[Source records]
--------------------

[config.mk]
export PLATFORM = sky130hd
export DESIGN_NAME = axi_ctrl_top
export DESIGN_NICKNAME = d
export VERILOG_FILES = /design/src/hw/axi_ctrl_pkg.sv /design/src/hw/chan_skid_buf.sv /design/src/hw/wr_stream_fifo.sv /design/src/hw/axi_write_path.sv /design/src/hw/axi_read_path.sv /design/src/hw/axi_ctrl_top.sv
export VERILOG_INCLUDE_DIRS = /design/src /design/src/hw
export SDC_FILE = /design/constraint.sdc
export NUM_CORES = 1
export LEC_CHECK = 0
export ABC_AREA = 0
export BUFFER_PORTS_ARGS = -buffer_cell sky130_fd_sc_hd__buf_4
export CORE_MARGIN = 3
export CORE_UTILIZATION = 52
export CTS_CLUSTER_SIZE = 10
export DETAILED_ROUTE_END_ITERATION = 6
export GPL_TIMING_DRIVEN = 0
export PLACE_DENSITY = 0.76
export SLEW_MARGIN = 20
export SYNTH_ARGS = -nofsm -noshare
export SYNTH_HDL_FRONTEND = slang
export SYNTH_SLANG_ARGS = --single-unit
[constraint.sdc]
create_clock -name clk -period 7 [get_ports clk]
set_clock_uncertainty 0.15 [all_clocks]
set_input_delay 1.05 -clock clk [delete_from_list [all_inputs] [get_ports clk]]
set_output_delay 1.05 -clock clk [all_outputs]
set_load 0.01 [all_outputs]
--- src/hdl/eurorack_macros.svh ---
// Widths, frame timing and calibration table for the audio path
// Calibration values are fixed at build time, gain 256 is unity
`ifndef EURORACK_MACROS_SVH
`define EURORACK_MACROS_SVH

// Codec format
`define EP_W              16
`define EP_CHANNELS       4
`define EP_SLOT_BITS      32
`define EP_FRAME_CLKS     256

// Power-up sequence, in frames
`define EP_PDN_FRAMES     2
`define EP_STARTUP_FRAMES 4

// Calibration arithmetic
`define EP_GAIN_W         9
`define EP_GAIN_SHIFT     8
`define EP_PROD_W         (`EP_W + `EP_GAIN_W + 2)

// Offsets, channels 0-3 are inputs and 4-7 are outputs
`define EP_CAL_OFFSET_0   (-16'sd212)
`define EP_CAL_OFFSET_1   (-16'sd187)
`define EP_CAL_OFFSET_2   (16'sd96)
`define EP_CAL_OFFSET_3   (-16'sd41)
`define EP_CAL_OFFSET_4   (16'sd305)
`define EP_CAL_OFFSET_5   (16'sd271)
`define EP_CAL_OFFSET_6   (-16'sd128)
`define EP_CAL_OFFSET_7   (16'sd64)

// Gains
`define EP_CAL_GAIN_0     9'd263
`define EP_CAL_GAIN_1     9'd259
`define EP_CAL_GAIN_2     9'd250
`define EP_CAL_GAIN_3     9'd268
`define EP_CAL_GAIN_4     9'd301
`define EP_CAL_GAIN_5     9'd296
`define EP_CAL_GAIN_6     9'd288
`define EP_CAL_GAIN_7     9'd310

`endif

--- src/hdl/eurorack_pkg.sv ---
// Shared types for the codec path
// The slot word is MSB first, the sample sits in the upper half
`default_nettype none

`include "eurorack_macros.svh"

package eurorack_pkg;

    typedef logic signed [`EP_W-1:0] sample_t;

    // One TDM slot, seen as shift bits or as sample plus padding
    typedef union packed {
        logic [`EP_SLOT_BITS-1:0] raw;
        struct packed {
            sample_t                         sample;
            logic [`EP_SLOT_BITS-`EP_W-1:0] pad;
        } fields;
    } slot_word_u;

    typedef enum logic [1:0] {
        PDN_LOW,
        STARTUP,
        RUN
    } power_state_e;

endpackage

`default_nettype wire

--- src/hdl/tdm_timing_if.sv ---
// Frame timing from the clock generator
// Strobes are one clk wide and precede the bick edge they name
`timescale 1ns/1ps
`default_nettype none

`include "eurorack_macros.svh"

interface tdm_timing_if;

    logic                                bick;
    logic                                lrck;
    logic                                bick_rise;
    logic                                bick_fall;
    logic [$clog2(`EP_CHANNELS)-1:0]     slot_idx;
    logic [$clog2(`EP_SLOT_BITS)-1:0]    bit_idx;
    logic                                frame_end;

    modport gen (
        output bick, lrck, bick_rise, bick_fall, slot_idx, bit_idx, frame_end
    );

    modport ctrl (
        input frame_end
    );

    modport shift (
        input bick_rise, bick_fall, slot_idx, bit_idx, frame_end
    );

endinterface

`default_nettype wire

--- src/hdl/codec_clock_gen.sv ---
// TDM timing for the codec, bick is clk/2 and a frame is 256 clk
// All outputs decode one free-running counter, so they never drift apart
`timescale 1ns/1ps
`default_nettype none

`include "eurorack_macros.svh"

module codec_clock_gen (
     input  logic clk
    ,input  logic arst_n
    ,tdm_timing_if.gen tim
);

    // cnt[0] is the bick phase, cnt[5:1] the bit, cnt[7:6] the slot
    logic [7:0] cnt;

    always_ff @(posedge clk or negedge arst_n) begin
        if (!arst_n) begin
            cnt <= '0;
        end else begin
            cnt <= cnt + 8'd1;
        end
    end

    // bick starts low after reset
    assign tim.bick = cnt[0];

    // High for slots 0 and 1
    assign tim.lrck = ~cnt[7];

    // bick rises on the edge that ends an even count
    assign tim.bick_rise = ~cnt[0];

    // bick falls on the edge that ends an odd count
    assign tim.bick_fall = cnt[0];

    // Bit 31 goes first, so the index counts down within a slot
    assign tim.bit_idx = ~cnt[5:1];

    assign tim.slot_idx = cnt[7:6];

    // Last clk of the frame, also the last bick_fall of slot 3
    assign tim.frame_end = (cnt == 8'(`EP_FRAME_CLKS - 1));

endmodule

`default_nettype wire

--- src/hdl/codec_power_ctrl.sv ---
// Codec power-up: pdn low for 2 frames, then 4 startup frames of silence
// sample_clk only pulses in RUN and stays there until reset
`timescale 1ns/1ps
`default_nettype none

`include "eurorack_macros.svh"

module codec_power_ctrl (
     input  logic clk
    ,input  logic arst_n
    ,tdm_timing_if.ctrl tim
    ,output logic pdn
    ,output logic run
    ,output logic sample_clk
);

    import eurorack_pkg::*;

    power_state_e state;
    logic [2:0]   frames;

    // Everything moves on frame boundaries only
    always_ff @(posedge clk or negedge arst_n) begin
        if (!arst_n) begin
            state  <= PDN_LOW;
            frames <= '0;
        end else if (tim.frame_end) begin
            case (state)
                PDN_LOW: begin
                    if (frames == 3'(`EP_PDN_FRAMES - 1)) begin
                        state  <= STARTUP;
                        frames <= '0;
                    end else begin
                        frames <= frames + 3'd1;
                    end
                end
                STARTUP: begin
                    if (frames == 3'(`EP_STARTUP_FRAMES - 1)) begin
                        state  <= RUN;
                        frames <= '0;
                    end else begin
                        frames <= frames + 3'd1;
                    end
                end
                RUN: begin
                    frames <= '0;
                end
                default: begin
                    state  <= PDN_LOW;
                    frames <= '0;
                end
            endcase
        end
    end

    assign pdn = (state != PDN_LOW);
    assign run = (state == RUN);

    // First pulse comes one frame after entering RUN
    assign sample_clk = tim.frame_end & run;

endmodule

`default_nettype wire

--- src/hdl/eurorack_top.sv ---
// Four-channel codec path with the mirror core, clk assumed 12 MHz
// clk and arst_n come straight from the pins, no PLL in front
`timescale 1ns/1ps
`default_nettype none

`include "eurorack_macros.svh"

module eurorack_top (
     input  logic clk
    ,input  logic arst_n
    ,output logic pdn
    ,output logic mclk
    ,output logic bick
    ,output logic lrck
    ,output logic sdin1
    ,input  logic sdout1
);

    import eurorack_pkg::*;

    tdm_timing_if tim ();

    logic    run;
    logic    sample_clk;
    sample_t sample_adc [`EP_CHANNELS];
    sample_t sample_dac [`EP_CHANNELS];
    sample_t cal_in [`EP_CHANNELS];
    sample_t cal_out [`EP_CHANNELS];

    codec_clock_gen clock_gen_instance (
         .clk    (clk)
        ,.arst_n (arst_n)
        ,.tim    (tim.gen)
    );

    codec_power_ctrl power_ctrl_instance (
         .clk        (clk)
        ,.arst_n     (arst_n)
        ,.tim        (tim.ctrl)
        ,.pdn        (pdn)
        ,.run        (run)
        ,.sample_clk (sample_clk)
    );

    // cal_busy inside sample_cal ends 8 clk after sample_clk,
    // long before the next frame end snapshots sample_dac
    sample_cal cal_instance (
         .clk        (clk)
        ,.arst_n     (arst_n)
        ,.sample_clk (sample_clk)
        ,.in_adc     (sample_adc)
        ,.in_core    (cal_out)
        ,.cal_in     (cal_in)
        ,.cal_dac    (sample_dac)
    );

    // Mirror core
    assign cal_out = cal_in;

    tdm_shifter shifter_instance (
         .clk    (clk)
        ,.arst_n (arst_n)
        ,.tim    (tim.shift)
        ,.run    (run)
        ,.sdout1 (sdout1)
        ,.sdin1  (sdin1)
        ,.dac    (sample_dac)
        ,.adc    (sample_adc)
    );

    // Codec master clock stops while powered down
    assign mclk = clk & pdn;
    assign bick = tim.bick;
    assign lrck = tim.lrck;

endmodule

`default_nettype wire

--- src/hdl/sample_cal.sv ---
// Offset and gain calibration, one shared multiplier for eight channels
// Channels 0-3 take the inverted ADC input, 4-7 the core output
// Results update over the 8 clk after sample_clk
`timescale 1ns/1ps
`default_nettype none

`include "eurorack_macros.svh"

module sample_cal (
     input  logic clk
    ,input  logic arst_n
    ,input  logic sample_clk
    ,input  eurorack_pkg::sample_t in_adc [`EP_CHANNELS]
    ,input  eurorack_pkg::sample_t in_core [`EP_CHANNELS]
    ,output eurorack_pkg::sample_t cal_in [`EP_CHANNELS]
    ,output eurorack_pkg::sample_t cal_dac [`EP_CHANNELS]
);

    import eurorack_pkg::*;

    logic [2:0]                   ch;
    logic                         cal_busy;
    sample_t                      raw;
    sample_t                      offset;
    logic [`EP_GAIN_W-1:0]        gain;
    logic signed [`EP_W:0]        biased;
    logic signed [`EP_PROD_W-1:0] scaled;
    logic signed [`EP_PROD_W-1:0] shifted;
    logic                         in_range;
    sample_t                      result;

    function automatic sample_t cal_offset(input logic [2:0] idx);
        case (idx)
            3'd0:    cal_offset = `EP_CAL_OFFSET_0;
            3'd1:    cal_offset = `EP_CAL_OFFSET_1;
            3'd2:    cal_offset = `EP_CAL_OFFSET_2;
            3'd3:    cal_offset = `EP_CAL_OFFSET_3;
            3'd4:    cal_offset = `EP_CAL_OFFSET_4;
            3'd5:    cal_offset = `EP_CAL_OFFSET_5;
            3'd6:    cal_offset = `EP_CAL_OFFSET_6;
            default: cal_offset = `EP_CAL_OFFSET_7;
        endcase
    endfunction

    function automatic logic [`EP_GAIN_W-1:0] cal_gain(input logic [2:0] idx);
        case (idx)
            3'd0:    cal_gain = `EP_CAL_GAIN_0;
            3'd1:    cal_gain = `EP_CAL_GAIN_1;
            3'd2:    cal_gain = `EP_CAL_GAIN_2;
            3'd3:    cal_gain = `EP_CAL_GAIN_3;
            3'd4:    cal_gain = `EP_CAL_GAIN_4;
            3'd5:    cal_gain = `EP_CAL_GAIN_5;
            3'd6:    cal_gain = `EP_CAL_GAIN_6;
            default: cal_gain = `EP_CAL_GAIN_7;
        endcase
    endfunction

    // Analog front end inverts, plain NOT is close enough to negation
    assign raw    = ch[2] ? in_core[ch[1:0]] : ~in_adc[ch[1:0]];
    assign offset = cal_offset(ch);
    assign gain   = cal_gain(ch);

    assign biased  = {raw[`EP_W-1], raw} + {offset[`EP_W-1], offset};
    assign scaled  = biased * $signed({1'b0, gain});
    assign shifted = scaled >>> `EP_GAIN_SHIFT;

    // Fits in 16 bits when the bits above the sample all match its sign
    assign in_range = (&shifted[`EP_PROD_W-1:`EP_W-1]) | ~(|shifted[`EP_PROD_W-1:`EP_W-1]);
    assign result   = in_range ? shifted[`EP_W-1:0]
                    : {shifted[`EP_PROD_W-1], {(`EP_W-1){~shifted[`EP_PROD_W-1]}}};

    always_ff @(posedge clk or negedge arst_n) begin
        if (!arst_n) begin
            ch       <= '0;
            cal_busy <= 1'b0;
            for (int k = 0; k < `EP_CHANNELS; k++) begin
                cal_in[k]  <= '0;
                cal_dac[k] <= '0;
            end
        end else if (sample_clk) begin
            ch       <= '0;
            cal_busy <= 1'b1;
        end else if (cal_busy) begin
            if (ch[2]) begin
                cal_dac[ch[1:0]] <= result;
            end else begin
                cal_in[ch[1:0]] <= result;
            end
            ch <= ch + 3'd1;
            if (ch == 3'd7) begin
                cal_busy <= 1'b0;
            end
        end
    end

endmodule

`default_nettype wire

--- src/hdl/tdm_shifter.sv ---
// Serial side of the codec link, four 32-bit slots per frame, MSB first
// Output words are captured at frame end, so an input returns two frames later
// Zero slots are sent whenever run is low
`timescale 1ns/1ps
`default_nettype none

`include "eurorack_macros.svh"

module tdm_shifter (
     input  logic clk
    ,input  logic arst_n
    ,tdm_timing_if.shift tim
    ,input  logic run
    ,input  logic sdout1
    ,output logic sdin1
    ,input  eurorack_pkg::sample_t dac [`EP_CHANNELS]
    ,output eurorack_pkg::sample_t adc [`EP_CHANNELS]
);

    import eurorack_pkg::*;

    slot_word_u tx;
    slot_word_u tx_load;
    slot_word_u rx;
    slot_word_u rx_next;
    sample_t    tx_hold [1:`EP_CHANNELS-1];
    sample_t    staging [`EP_CHANNELS];
    logic [1:0] next_slot;
    logic       slot_last_fall;
    logic       slot_last_rise;

    assign next_slot      = tim.slot_idx + 2'd1;
    assign slot_last_fall = tim.bick_fall & (tim.bit_idx == '0);
    assign slot_last_rise = tim.bick_rise & (tim.bit_idx == '0);

    // Slot 0 loads straight from dac at frame end, the rest from the snapshot
    always_comb begin
        tx_load.fields.sample = '0;
        tx_load.fields.pad    = '0;
        if (run) begin
            tx_load.fields.sample = tim.frame_end ? dac[0] : tx_hold[next_slot];
        end
    end

    always_ff @(posedge clk) begin
        if (tim.frame_end) begin
            for (int k = 1; k < `EP_CHANNELS; k++) begin
                tx_hold[k] <= dac[k];
            end
        end
    end

    // New word lands on the last fall of the previous slot
    always_ff @(posedge clk or negedge arst_n) begin
        if (!arst_n) begin
            tx.raw <= '0;
        end else if (slot_last_fall) begin
            tx <= tx_load;
        end else if (tim.bick_fall) begin
            tx.raw <= {tx.raw[`EP_SLOT_BITS-2:0], 1'b0};
        end
    end

    assign sdin1 = tx.raw[`EP_SLOT_BITS-1];

    assign rx_next.raw = {rx.raw[`EP_SLOT_BITS-2:0], sdout1};

    always_ff @(posedge clk) begin
        if (tim.bick_rise) begin
            rx <= rx_next;
        end
        if (slot_last_rise) begin
            staging[tim.slot_idx] <= rx_next.fields.sample;
        end
    end

    // Slot 3 reaches staging one clk before frame end
    always_ff @(posedge clk or negedge arst_n) begin
        if (!arst_n) begin
            for (int k = 0; k < `EP_CHANNELS; k++) begin
                adc[k] <= '0;
            end
        end else if (tim.frame_end) begin
            adc <= staging;
        end
    end

endmodule

`default_nettype wire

--------------------

WORK INSTRUCTION - Return word for word the lines above from the line with "two frames later" to the line with "logic [1:0] next_slot;", including both and leaving out all others.

SOLUTION TO THIS PROBLEM -
// Output words are captured at frame end, so an input returns two frames later
// Zero slots are sent whenever run is low
`timescale 1ns/1ps
`default_nettype none

`include "eurorack_macros.svh"

module tdm_shifter (
     input  logic clk
    ,input  logic arst_n
    ,tdm_timing_if.shift tim
    ,input  logic run
    ,input  logic sdout1
    ,output logic sdin1
    ,input  eurorack_pkg::sample_t dac [`EP_CHANNELS]
    ,output eurorack_pkg::sample_t adc [`EP_CHANNELS]
);

    import eurorack_pkg::*;

    slot_word_u tx;
    slot_word_u tx_load;
    slot_word_u rx;
    slot_word_u rx_next;
    sample_t    tx_hold [1:`EP_CHANNELS-1];
    sample_t    staging [`EP_CHANNELS];
    logic [1:0] next_slot;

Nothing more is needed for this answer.